Series Investigations in Geophysics Öz Yilmaz http://dx.doi.org/10.1190/1.9781560801580 ISBN 978-1-56080-094-1 SEG Online Store

Spatial aliasing was discussed in detail in the 2-D Fourier transform and in relation to migration in further aspects of migration in practice. The spatial aliasing problem is caused by spatial undersampling of the wavefield to be migrated — for example, the stacked section. The spatial sampling of stacked data (without trace interpolation) is defined by the recording parameters. Therefore, receiver spacing, crossline spacing, and the crossline direction in relation to dominant dip direction used in the field must be chosen carefully.

Figure 1.2-21  A plane wave reflecting at normal incidence from a dipping reflector with a dip angle θ arrives at two consecutive receiver locations A and B at the surface with a separation Δx. Geometry of this plane wave is used to derive equation (6).

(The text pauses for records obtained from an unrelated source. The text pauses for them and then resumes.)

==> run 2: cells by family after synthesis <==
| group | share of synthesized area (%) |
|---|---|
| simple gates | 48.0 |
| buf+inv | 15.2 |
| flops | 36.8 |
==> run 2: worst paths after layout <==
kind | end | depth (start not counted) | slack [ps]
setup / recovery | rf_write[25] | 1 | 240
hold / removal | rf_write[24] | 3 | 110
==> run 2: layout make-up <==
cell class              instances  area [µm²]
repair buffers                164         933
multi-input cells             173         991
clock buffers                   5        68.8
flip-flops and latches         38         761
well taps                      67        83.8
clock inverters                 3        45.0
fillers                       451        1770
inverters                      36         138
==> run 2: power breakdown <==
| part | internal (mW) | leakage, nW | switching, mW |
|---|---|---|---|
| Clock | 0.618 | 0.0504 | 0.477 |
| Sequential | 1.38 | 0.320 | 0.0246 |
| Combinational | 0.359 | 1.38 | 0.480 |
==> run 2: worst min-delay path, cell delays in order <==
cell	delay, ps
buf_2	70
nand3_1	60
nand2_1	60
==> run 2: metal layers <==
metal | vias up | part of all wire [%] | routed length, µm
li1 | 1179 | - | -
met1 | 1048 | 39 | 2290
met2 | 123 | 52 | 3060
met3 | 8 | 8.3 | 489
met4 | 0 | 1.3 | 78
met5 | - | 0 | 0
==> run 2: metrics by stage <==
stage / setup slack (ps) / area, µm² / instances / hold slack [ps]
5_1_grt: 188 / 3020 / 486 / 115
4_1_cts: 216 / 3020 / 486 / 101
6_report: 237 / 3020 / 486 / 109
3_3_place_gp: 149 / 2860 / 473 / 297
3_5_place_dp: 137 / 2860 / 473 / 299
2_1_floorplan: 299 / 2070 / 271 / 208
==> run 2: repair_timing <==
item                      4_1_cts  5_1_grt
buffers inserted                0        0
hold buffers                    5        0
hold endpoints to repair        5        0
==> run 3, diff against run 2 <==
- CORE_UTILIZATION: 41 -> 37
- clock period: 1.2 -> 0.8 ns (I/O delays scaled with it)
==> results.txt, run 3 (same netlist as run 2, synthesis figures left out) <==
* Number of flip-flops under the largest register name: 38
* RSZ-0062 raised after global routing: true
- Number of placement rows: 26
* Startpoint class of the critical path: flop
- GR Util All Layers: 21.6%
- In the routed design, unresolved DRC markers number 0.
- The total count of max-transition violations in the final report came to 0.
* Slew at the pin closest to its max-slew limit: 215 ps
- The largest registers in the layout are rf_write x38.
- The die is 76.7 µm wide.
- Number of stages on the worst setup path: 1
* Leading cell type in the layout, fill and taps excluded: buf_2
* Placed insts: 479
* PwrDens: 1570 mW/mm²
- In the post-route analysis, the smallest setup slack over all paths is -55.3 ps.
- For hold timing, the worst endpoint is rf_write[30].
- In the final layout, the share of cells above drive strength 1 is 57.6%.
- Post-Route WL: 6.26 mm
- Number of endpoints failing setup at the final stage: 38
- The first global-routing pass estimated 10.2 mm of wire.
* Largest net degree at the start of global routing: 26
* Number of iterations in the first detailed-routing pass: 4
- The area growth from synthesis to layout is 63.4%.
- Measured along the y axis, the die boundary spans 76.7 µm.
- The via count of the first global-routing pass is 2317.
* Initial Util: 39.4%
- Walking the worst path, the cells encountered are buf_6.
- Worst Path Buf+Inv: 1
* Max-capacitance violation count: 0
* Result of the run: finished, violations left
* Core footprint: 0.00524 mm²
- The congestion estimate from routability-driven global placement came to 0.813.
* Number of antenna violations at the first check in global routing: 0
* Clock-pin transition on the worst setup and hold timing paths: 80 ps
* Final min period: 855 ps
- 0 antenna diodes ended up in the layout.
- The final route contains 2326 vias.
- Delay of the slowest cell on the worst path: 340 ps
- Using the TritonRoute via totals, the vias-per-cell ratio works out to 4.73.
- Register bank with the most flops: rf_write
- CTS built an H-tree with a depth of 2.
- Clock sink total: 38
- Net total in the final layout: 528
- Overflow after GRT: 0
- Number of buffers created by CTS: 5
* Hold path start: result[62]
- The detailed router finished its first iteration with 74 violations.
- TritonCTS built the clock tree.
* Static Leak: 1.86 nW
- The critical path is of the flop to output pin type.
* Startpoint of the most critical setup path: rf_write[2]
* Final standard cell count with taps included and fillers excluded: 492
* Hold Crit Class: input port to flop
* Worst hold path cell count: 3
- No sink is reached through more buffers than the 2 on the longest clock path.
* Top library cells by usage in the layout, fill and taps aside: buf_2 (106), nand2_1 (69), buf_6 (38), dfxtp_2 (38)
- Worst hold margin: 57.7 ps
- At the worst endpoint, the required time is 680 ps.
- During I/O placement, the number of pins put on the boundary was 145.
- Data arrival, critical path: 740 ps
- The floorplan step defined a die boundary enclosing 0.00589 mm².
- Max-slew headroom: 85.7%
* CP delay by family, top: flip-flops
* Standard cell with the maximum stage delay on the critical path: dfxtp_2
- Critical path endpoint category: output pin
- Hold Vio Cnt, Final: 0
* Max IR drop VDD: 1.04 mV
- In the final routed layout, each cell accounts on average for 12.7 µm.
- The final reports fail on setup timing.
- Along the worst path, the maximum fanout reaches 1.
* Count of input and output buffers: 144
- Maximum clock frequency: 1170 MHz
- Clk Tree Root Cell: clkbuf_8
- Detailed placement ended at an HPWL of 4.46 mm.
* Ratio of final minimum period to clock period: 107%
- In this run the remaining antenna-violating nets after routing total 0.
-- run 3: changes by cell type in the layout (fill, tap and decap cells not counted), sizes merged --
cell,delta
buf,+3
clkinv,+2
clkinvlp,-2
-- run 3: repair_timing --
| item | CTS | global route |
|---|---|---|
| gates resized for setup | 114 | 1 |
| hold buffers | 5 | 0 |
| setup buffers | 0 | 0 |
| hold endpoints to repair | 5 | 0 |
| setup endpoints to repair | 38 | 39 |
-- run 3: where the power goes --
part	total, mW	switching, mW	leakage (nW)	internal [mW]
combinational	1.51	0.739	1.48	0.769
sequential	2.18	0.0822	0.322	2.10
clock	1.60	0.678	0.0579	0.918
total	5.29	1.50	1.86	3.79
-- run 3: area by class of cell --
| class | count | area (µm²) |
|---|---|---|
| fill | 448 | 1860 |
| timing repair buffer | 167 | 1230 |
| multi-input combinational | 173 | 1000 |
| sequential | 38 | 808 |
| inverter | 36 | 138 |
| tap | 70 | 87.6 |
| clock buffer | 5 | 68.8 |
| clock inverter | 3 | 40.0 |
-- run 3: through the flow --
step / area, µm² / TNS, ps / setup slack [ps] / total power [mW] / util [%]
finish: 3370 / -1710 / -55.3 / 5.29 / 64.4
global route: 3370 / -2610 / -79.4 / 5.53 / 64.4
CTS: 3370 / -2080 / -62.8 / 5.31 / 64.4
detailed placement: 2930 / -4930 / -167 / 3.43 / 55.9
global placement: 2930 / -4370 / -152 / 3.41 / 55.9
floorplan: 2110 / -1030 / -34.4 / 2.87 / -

 ${\displaystyle \sin \theta ={\frac {v\Delta t}{2\Delta x}},}$ (6)

From Figure 1.2-21, note that a relationship exists between the trace spacing on a stacked section, dip, and the frequency at which spatial aliasing begins to occur. Imagine normal-incidence rays recorded at two receivers, A and B. In the constant-velocity case, the angle between the surface and the wavefront is the true dip of the reflector from which these rays emerged. There is a time delay equivalent to travelpath CB between the receivers at A and B. If this time delay is half the period of a given frequency component of the signal arriving at the receivers, then that frequency is at the threshold of being aliased.

From the relationship given by equation (1-7), note that the maximum frequency that is not aliased gets smaller at increasingly steeper dips, lower velocities, and coarser trace spacing. From this relationship, an optimum trace spacing can be derived for the inline and crossline directions based on the knowledge of a regional velocity field and subsurface dips. Typical trace spacings in the inline and crossline directions in 3-D surveys are 12.5 to 25 m, and 25 to 50 m, respectively. Even if the trace spacing in the crossline direction is as small as possible, for economic reasons, it usually is greater than that in the inline direction. Because of this, trace interpolation may be required along the crossline direction before migrating the data.